Today, the man who galvanised a generation finds himself in the most precarious and oddly conventional of positions: a leading politician without a political home. His story has shifted from one of revolutionary promise to a rather more prosaic tale of realpolitik and miscalculation. He is, to borrow a phrase from the parlance he sought to disrupt, a man without a shelter.
Peter Obi says he will tell us which party he will lead into the 2027 race in November. First, though, he must complete his rounds, paying calls to former presidents like Jonathan and Obasanjo. There is something revealing about this delay. It feels less like a confident strategy and more like indecision. These meetings are a classic ritual, the traditional supplication of the aspirant to the powers that be. It’s a curious posture for a man who once convinced the nation he was here to break the mould, not seek its blessing.
But then, outsiders rarely have to worry about their party being officially declared a house without leadership by the electoral commission, as INEC did with the Labour Party. That damning phrase hangs in the air, a verdict on a project that once crackled with such potent possibility. And the responsibility for this decay lands squarely at the feet of its former standard bearer.

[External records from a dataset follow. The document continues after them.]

From an optimization exercise on the open Yosys and OpenROAD flow, aimed at small area, a short achievable clock period and few clock cycles per item; shortcuts taken in it are not production practice. The RTL was checked by simulation tests, not by an equivalence proof against the original design.

==> 07-16: inputs <==
Design des_core, start of the top module:
module des_core (
	input  logic                   clk,
	input  logic                   rst_n,
	input  logic                   encipher_en,
	input  logic                   decipher_en,
	input  des_types_pkg::block_t  data,
	input  logic [64-1:0]  key,
	output des_types_pkg::block_t  result,
	output logic                   ready,
	output logic                   done
);
	localparam int CW = 28;
	logic       busy;
	logic       decrypt;
	logic [3:0] cnt;
	logic       start;
	logic       last;
	logic       two;
	assign ready = ~busy;
	assign start = ~busy & (encipher_en | decipher_en);
	assign last  = (cnt == 4'd15);
	assign two = ~((cnt == 4'd0) | (cnt == 4'd7) | (cnt == 4'd14));
	always_ff @(posedge clk or negedge rst_n) begin
		if (!rst_n) begin
			busy    <= 1'b0;
			done    <= 1'b0;
			cnt     <= '0;
			decrypt <= 1'b0;
		end else begin
			done <= busy & last;
			if (start) begin
				busy    <= 1'b1;
				cnt     <= '0;
				decrypt <= ~encipher_en;
			end else begin
				cnt <= cnt + 1'b1;
				if (last)
					busy <= 1'b0;
			end
		end
	end
	logic [2*CW-1:0] cd0;
	logic [CW-1:0]   c_q, d_q;
	logic [CW-1:0]   c_n, d_n;
	logic [CW-1:0]   c_u, d_u;
	logic [2*CW-1:0] cd_used;
	des_types_pkg::subkey_t subkey;
	always_comb begin
		for (int i = 0; i < 2*CW; i++)
			cd0[2*CW-1-i] = key[des_tables_pkg::pc1_tab(i)];
	end
	always_comb begin
		case ({decrypt, two})
			2'b00: begin c_n = {c_q[CW-2:0], c_q[CW-1]};    d_n = {d_q[CW-2:0], d_q[CW-1]};    end
			2'b01: begin c_n = {c_q[CW-3:0], c_q[CW-1:CW-2]}; d_n = {d_q[CW-3:0], d_q[CW-1:CW-2]}; end
  ...
==> module des_core, before the edit <==
module des_core (
	input  logic                   clk,
	input  logic                   rst_n,
	input  logic                   encipher_en,
	input  logic                   decipher_en,
	input  des_types_pkg::block_t  data,
	input  logic [64-1:0]  key,
	output des_types_pkg::block_t  result,
	output logic                   ready,
	output logic                   done
);
	localparam int CW = 28;
	logic       busy;
	logic       decrypt;
	logic [3:0] cnt;
	logic       start;
	logic       last;
	logic       two;
	assign ready = ~busy;
	assign start = ~busy & (encipher_en | decipher_en);
	assign last  = (cnt == 4'd15);
	assign two = ~((cnt == 4'd0) | (cnt == 4'd7) | (cnt == 4'd14));
	always_ff @(posedge clk or negedge rst_n) begin
		if (!rst_n) begin
			busy    <= 1'b0;
			done    <= 1'b0;
			cnt     <= '0;
			decrypt <= 1'b0;
		end else begin
			done <= busy & last;
			if (start) begin
				busy    <= 1'b1;
				cnt     <= '0;
				decrypt <= ~encipher_en;
			end else begin
				cnt <= cnt + 1'b1;
				if (last)
					busy <= 1'b0;
			end
		end
	end
	logic [2*CW-1:0] cd0;
	logic [CW-1:0]   c_q, d_q;
	logic [CW-1:0]   c_n, d_n;
	logic [CW-1:0]   c_u, d_u;
	logic [2*CW-1:0] cd_used;
	des_types_pkg::subkey_t subkey;
	always_comb begin
		for (int i = 0; i < 2*CW; i++)
			cd0[2*CW-1-i] = key[des_tables_pkg::pc1_tab(i)];
	end
	always_comb begin
		case ({decrypt, two})
			2'b00: begin c_n = {c_q[CW-2:0], c_q[CW-1]};    d_n = {d_q[CW-2:0], d_q[CW-1]};    end
			2'b01: begin c_n = {c_q[CW-3:0], c_q[CW-1:CW-2]}; d_n = {d_q[CW-3:0], d_q[CW-1:CW-2]}; end
			2'b10: begin c_n = {c_q[0], c_q[CW-1:1]};       d_n = {d_q[0], d_q[CW-1:1]};       end
			default: begin c_n = {c_q[1:0], c_q[CW-1:2]};   d_n = {d_q[1:0], d_q[CW-1:2]};     end
		endcase
		if (decrypt) begin
			c_u = c_q;
			d_u = d_q;
		end else begin
			c_u = {c_q[CW-2:0], c_q[CW-1]};
			d_u = {d_q[CW-2:0], d_q[CW-1]};
		end
		cd_used = {c_u, d_u};
		for (int i = 0; i < 48; i++)
			subkey[48-1-i] = cd_used[des_tables_pkg::pc2_tab(i)];
	end
	always_ff @(posedge clk) begin
		if (start) begin
			c_q <= cd0[2*CW-1:CW];
			d_q <= cd0[CW-1:0];
		end else begin
			c_q <= c_n;
			d_q <= d_n;
		end
	end
	des_types_pkg::block_t    ip_out;
	des_types_pkg::half_t     l_q, r_q;
	des_types_pkg::subkey_t   mixed;
	des_types_pkg::half_t     s_out;
	des_types_pkg::half_t     f_val;
	logic [5:0]               six;
	always_comb begin
		for (int i = 0; i < 64; i++)
			ip_out[64-1-i] = data[des_tables_pkg::ip_tab(i)];
	end
	always_comb begin
		for (int i = 0; i < 48; i++)
			mixed[48-1-i] = r_q[des_tables_pkg::e_tab(i)] ^ subkey[48-1-i];
		for (int b = 0; b < 8; b++) begin
			six = mixed[48-1-6*b -: 6];
			s_out[32-1-4*b -: 4] = des_tables_pkg::sbox_tab(3'(b),
				{six[5], six[0]}, six[4:1]);
		end
		for (int i = 0; i < 32; i++)
			f_val[32-1-i] = s_out[des_tables_pkg::p_tab(i)];
	end
	always_ff @(posedge clk) begin
		if (start) begin
			l_q <= ip_out[64-1:32];
			r_q <= ip_out[32-1:0];
		end else begin
			l_q <= r_q;
			r_q <= l_q ^ f_val;
		end
	end
	des_types_pkg::block_t pre_out;
	assign pre_out = {r_q, l_q};
	always_comb begin
		for (int i = 0; i < 64; i++)
			result[64-1-i] = pre_out[des_tables_pkg::fp_tab(i)];
	end
endmodule
What follows belongs to an exercise in optimizing a design on an open flow for small area; a production flow would make more cautious choices.
The RTL was checked by simulation tests, not by an equivalence proof against the original design.
No activity file was given, so power comes from the tool's default toggle rates.

## TR
Design nn_accel, start of the top module:
module nn_accel (
    input  logic         clk_i,
    input  logic         rst_i,
    input  logic         cmd_strobe_i,
    input  logic [31:0]  cmd_addr_i,
    output logic         mem_req_strobe_o,
    output logic         mem_req_rw_o,
    output logic [31:0]  mem_req_addr_o,
    output logic [31:0]  mem_req_wdata_o,
    input  logic         mem_rsp_ready_i,
    input  logic [127:0] mem_rsp_line_i,
    output logic         done_o,
    output logic [31:0]  class_o
);
Settings: LEC_CHECK=0, CAP_MARGIN=20, CORE_MARGIN=2, CORE_UTILIZATION=40, SLEW_MARGIN=20; clock period 12.0 ns.
run.sh (not shown) runs the stock make flow with config.mk's settings and CLKGATE_MAP_FILE= SYNTH_SCRIPT=/design/flow/synth_recipe.tcl, a recipe that flattens the netlist after the stock synthesis.
Setup changes, TR to AL
--- a/flow/design.v
+++ b/flow/design.v
@@ -87,30 +87,30 @@
     logic       step_en;
     logic       ld;
     logic       cmp_end;
     logic       adv;
     assign sp_full  = {sp_q == 6'd0, sp_q};
     assign bias     = (ii_q == sp_full);
     assign last_n   = (6'(jj_q + 6'd1) == sc_q);
     assign last_l   = (nl_q == 2'd0);
-    assign k_end    = (kk_q == 6'd47);
+    assign k_end    = bias ? (kk_q == 6'd49) : (kk_q == 6'd47);
     assign rdy      = mem_rsp_ready_i;
     assign skip_cmp = (jj_q == 6'd0) || a_q[47];
     always_comb begin
         case (st_q)
             S_SIZE, S_HDR, S_WRD, S_WR: need = 1'b1;
             S_STEP: need = !bias;
             S_AMAX: need = !skip_cmp;
             default: need = 1'b0;
         endcase
     end
     assign step_en = ((st_q == S_STEP) && (bias || rdy)) || (st_q == S_ACMP);
     assign ld      = ((st_q == S_WRD) || (st_q == S_AMAX)) && rdy;
-    assign cmp_end = (st_q == S_ACMP) && (kk_q == 6'd56);    
+    assign cmp_end = (st_q == S_ACMP) && (kk_q == 6'd51);    
     assign adv     = ((st_q == S_WR) && rdy && !last_l) ||
                      ((st_q == S_AMAX) && skip_cmp) || cmp_end;
     logic [29:0] base;
     logic        use_sp;
     logic [6:0]  off_b;
     logic        cin;
     logic [6:0]  off;
     logic [7:0]  lo;
@@ -134,34 +134,34 @@
     assign sum = {base[29:7] + {22'd0, lo[7]}, lo[6:0]};
     logic [1:0]  wsel;
     logic [31:0] ws;           
     logic        xbit;
     assign wsel = (st_q == S_WRD) ? wp_q[1:0] : sum[1:0];
     assign ws   = mem_rsp_line_i[32*wsel +: 32];
     always_comb begin
         if (st_q == S_ACMP) begin
-            xbit = kk_q[5] ^ kk_q[4];                         
+            xbit = kk_q[5] | kk_q[4];                         
         end else if (bias) begin
-            xbit = (kk_q == 6'd16);                           
+            xbit = (kk_q == 6'd16) || (kk_q[5:4] == 2'b11);   
         end else begin
             xbit = ws[kk_q[5] ? 5'd31 : kk_q[4:0]];           
         end
     end
     assign mem_req_strobe_o = need && !wait_q;
     assign mem_req_rw_o     = (st_q == S_WR);
     assign mem_req_addr_o   = {sum, 2'b00};
     assign mem_req_wdata_o  = a_q[47] ? 32'd0 : a_q[47:16];    
     assign done_o           = done_q;
     assign class_o          = {26'd0, bi_q};
     logic [47:0] op;
     logic [47:0] a_nx;
     logic [1:0]  c_nx;
     logic [48:0] cy;
-    assign op = xb_q ? w_q : 48'd0;
+    assign op = w_q;
     always_comb begin
         cy[0] = 1'b0;
         for (int b = 0; b < 48; b++) begin
             logic ci;
             if (b == 16)      ci = c_q[0];
             else if (b == 32) ci = c_q[1];
             else              ci = cy[b];
             a_nx[b]   = a_q[b] ^ op[b] ^ ci;
@@ -218,16 +218,18 @@
             wp_q <= mem_rsp_line_i[63:34];
             nl_q <= {mem_rsp_line_i[66], mem_rsp_line_i[64]};
             ii_q <= 7'd0;
             jj_q <= 6'd0;
         end
         xb_q <= xbit;
         if (sv_q) begin
             w_q <= {w_q[46:0], 1'b0};
+        end
+        if (sv_q && xb_q) begin
             a_q <= a_nx;
             c_q <= c_nx;
         end
         if (ld) begin
             w_q       <= {{16{ws[31]}}, ws};
             kk_q      <= 6'd0;
             a_q[15:0] <= 16'd0;
             if (st_q == S_WRD) begin
Results
Going from TR to AL, the final cell count was found to have gone down by 66.
AL and TR ended up with nearly the same via count of the first global-routing pass.
When AL is set beside TR, its cell area turns out to be 410 um^2 smaller.
AL vs. TR: via density per instance +about 0.5%, number of violations reported at the end of detailed-routing iteration 0 grew by 41.

---

Setup of run 2:
The RTL this note starts from:
==> flow/design.v <==
package nn_accel_pkg;
    localparam int XLEN           = 32;
    localparam int WORDS_PER_LINE = 4;
    localparam int LINE_W         = XLEN * WORDS_PER_LINE;    
    localparam int FRAC_BITS      = 16;                       
    localparam int MAX_LAYERS     = 4;
    typedef logic [XLEN-1:0] word_t;
    localparam word_t FX_ONE = word_t'(1) << FRAC_BITS;       
    typedef struct packed {
        word_t spare;
        word_t total_layers;
        word_t weights_base;
        word_t neurons_base;
    } desc_hdr_t;
    typedef union packed {
        word_t [WORDS_PER_LINE-1:0] words;    
        desc_hdr_t                  hdr;      
    } line_u;
    typedef struct packed {
        logic  strobe;    
        logic  rw;        
        word_t addr;      
        word_t wdata;
    } mem_req_t;
    typedef struct packed {
        logic  ready;
        line_u line;      
    } mem_rsp_t;
    typedef struct packed {
        logic  valid;
        logic  first;     
        logic  last;      
        word_t neuron;
        word_t weight;
    } mac_op_t;
endpackage
Source: an optimization exercise on an open RTL-to-GDS flow (aim: small area, a short achievable clock period and few clock cycles per item). Production flows keep margins and buffers that such runs may drop.
The RTL was checked by simulation tests, not by an equivalence proof against the original design.

Setup of 05-08:
// triangle_tangent_frame_top
module triangle_tangent_frame_top (
    input  logic               i_clk,
    input  logic               i_rst_n,
    input  logic               i_in_valid,
    output logic               o_in_stall,
    input  logic [23:0]        i_vertex_id,
    input  logic signed [31:0] i_pos_x,
    input  logic signed [31:0] i_pos_y,
    input  logic signed [31:0] i_pos_z,
    input  logic signed [15:0] i_tex_u,
    input  logic signed [15:0] i_tex_v,
    output logic               o_out_valid,
    input  logic               i_out_stall,
    output logic [23:0]        o_out_vertex_id,
    output logic signed [15:0] o_tangent_x,
    output logic signed [15:0] o_tangent_y,
    output logic signed [15:0] o_tangent_z,
    output logic signed [15:0] o_bitangent_x,
    output logic signed [15:0] o_bitangent_y,
    output logic signed [15:0] o_bitangent_z,
    output logic               o_degenerate,
    output logic               o_last_of_triangle
);
make LEC_CHECK=0 ABC_CLOCK_PERIOD_IN_PS=5000 CAP_MARGIN=20 CORE_MARGIN=2 CORE_UTILIZATION=40 SETUP_SLACK_MARGIN=3.5 SLEW_MARGIN=20 finish   # period 10.0 ns
run.sh (not shown) runs the stock make flow with config.mk's settings and CLKGATE_MAP_FILE= SYNTH_SCRIPT=/design/flow/synth_recipe.tcl, a recipe that flattens the netlist after the stock synthesis.
Testbench counts of 05-08, summed over its fixed seeds: cycles 2,880, items 320.
Input changes introduced in 02-11 (baseline for comparison: 05-08):
- TNS_END_PERCENT: unset -> 5
- CORE_UTILIZATION: 40 -> 50
- Comparing 05-08 and 02-11, the higher register-to-register slack is on 05-08.
- Final period utilization was lower in the run labelled 05-08.
- Number of vias in the routed layout was lower in the run labelled 02-11.
- NOTE total detailed-routing wirelength 05-08->02-11 decreased slightly
- 02-11 vs 05-08: area growth from synthesis to layout down in 02-11
- Changes observed in 02-11 relative to 05-08: cell area -3.9%, fraction of cell area in non-clock buffers dropped 1.6 points.
- Taking 05-08 as the reference point, the total of plain and repair buffers excluding clock buffers of 02-11 falls by about 30%.
- Compared with 05-08, 02-11 shows post-CTS resize count lower by about 50%.

## build 61
triangle_tangent_frame_top, a different RTL version from the one above (not shown whole).
Size: ~21000 cells after synthesis, roughly 3200 flip-flops, roughly 280 I/O pins, ~220000 um2 of cells after synthesis.
==> flow/config.mk <==
export PLATFORM = sky130hd
export DESIGN_NAME = triangle_tangent_frame_top
export DESIGN_NICKNAME = triangle_tangent_frame_top
export VERILOG_FILES = /design/flow/design.v
export SDC_FILE = /design/flow/constraint.sdc
export NUM_CORES = 4
export LEC_CHECK = 0
export ABC_CLOCK_PERIOD_IN_PS = 5000
export CAP_MARGIN = 20
export CORE_MARGIN = 2
export CORE_UTILIZATION = 50
export CTS_BUF_LIST = sky130_fd_sc_hd__clkbuf_8
export SETUP_SLACK_MARGIN = 3.0
export SLEW_MARGIN = 20
==> flow/constraint.sdc <==
create_clock -name core_clock -period 10.0 [get_ports {i_clk}]
set_input_delay 2.0000 -clock core_clock [delete_from_list [all_inputs] [get_ports {i_clk}]]
set_output_delay 2.0000 -clock core_clock [all_outputs]
set_load 0.01 [all_outputs]
Testbench counts of build 61, summed over its fixed seeds: cycles 2,872, items 320.
> inputs changed (build 61 -> build 48)
- changing CORE_UTILIZATION from 50 to 45
Notes after the runs:
Taking build 61 as the reference, in build 48 aggregate routed wire length went down by 12 mm; maximum single-stage delay on the critical path was more or less identical; finished layout cell area was more or less identical; worst setup timing slack at the placement stage went down by 0.040 ns. When build 48 is measured against build 61, its met3 wirelength from detailed routing turns out about 3.3% higher.
Modified inputs, build 15 compared to build 48
- CORE_UTILIZATION changed from 45 to 50
- SETUP_SLACK_MARGIN changed from 3.0 to 3.5
==> comparison <==
Met1 layer wirelength in the final routing, build 48 and build 15: higher on build 15
Build 15 against build 48: fraction of standard cell area in multi-input logic was more or less identical, routed wire length went up by about 5%, number of buffers inserted by hold repair at cts was more or less identical.
As far as clock-buffer cell count goes, build 48 and build 15 are indistinguishable; the numbers are identical.
On non-clock inverter instance count of the final layout, build 48 and build 15 are neck and neck.
For build 79, these inputs were changed with respect to build 15:
- SETUP_SLACK_MARGIN: 3.5 -> 2.5
Findings:
- Build 79 against build 15: final worst slack now smaller; final cell count without fillers fell about 2.2%.
Modified inputs, build 90 compared to build 79
- a change of SETUP_SLACK_MARGIN from 2.5 to 4.5
--- outcome ---
- Re number of routed nets with antenna violations: no difference whatsoever between build 90 and build 79.
- Looking only at number of detailed-route iterations in the first pass, and setting everything else aside, the higher value of build 90 and build 79 goes to build 79.
- Compare build 90 and build 79 | via count of the first global-routing pass higher: build 90
- Delta (build 90 minus build 79): synthesized cell count has remained practically unchanged; design area +8.1%.

[afterwards: timing with drivers on the ports]
The flow's constraints put no driver on any port. The routed layouts listed below were extracted and timed again, unchanged, in two steps. Step 1 (the two cells are an assumption about what drives the block):
set clk [get_ports {i_clk}]
set_driving_cell -lib_cell sky130_fd_sc_hd__clkbuf_16 $clk
set_driving_cell -lib_cell sky130_fd_sc_hd__buf_2 [delete_from_list [all_inputs] $clk]
Step 2 also shifts input and output timing later by t, the mid clock arrival at the registers, as if the neighbouring blocks saw the same clock. Three values: no drivers, after step 1, after step 2; two values: the first two.
run	t (ns)	slack for setup (ns)	slew at the worst register clock pin (ns)
05-08	1.117	2.925 / 2.925 / 2.899	0.08 / 0.08
02-11	1.122	2.773 / 2.773 / 2.773	0.07 / 0.07
build 61	1.311	3.139 / 3.139 / 2.986	0.08 / 0.08
build 48	1.324	3.150 / 3.150 / 2.872	0.08 / 0.08
build 15	1.318	3.209 / 3.209 / 3.013	0.08 / 0.08
build 79	1.313	2.768 / 2.768 / 2.768	0.08 / 0.08
build 90	1.292	3.245 / 3.245 / 3.245	0.08 / 0.08
After both steps every run listed still meets setup and hold. The setup slack of build 48, which loses most, moves by 0.000 ns with the drivers and by -0.278 ns with both steps.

Let’s not mince words. The internal crisis that has gutted the Labour Party didn’t appear overnight. It began to fester in the white-hot run-up to the 2023 election. Factions emerged, ambitions clashed, and the fragile structure began to groan. And what did Obi do? The man lauded for his managerial acumen, his hands on approach from his days in Awka, seemed to hesitate. He failed to nip the crisis in the bud.
This was his great, unforced error. In politics, you protect your base. It is the first rule. The party that handed you the platform, that gave you a fighting chance against the goliaths of APC and PDP, is not just a tool to be used and discarded. It is your home. You mend its roof, you settle its disputes, you fight for it. Yet Obi appeared aloof, perhaps believing his personal brand and the fervour of the ‘Obidient’ movement were talismans enough. It was a catastrophic misjudgement. He was the captain of a ship who celebrated the cheering crowd on the dock while the engine room flooded. The movement was a spectacular wave, but waves, as any sailor knows, are transient. They subside. Parties are the vessels meant to endure the journey.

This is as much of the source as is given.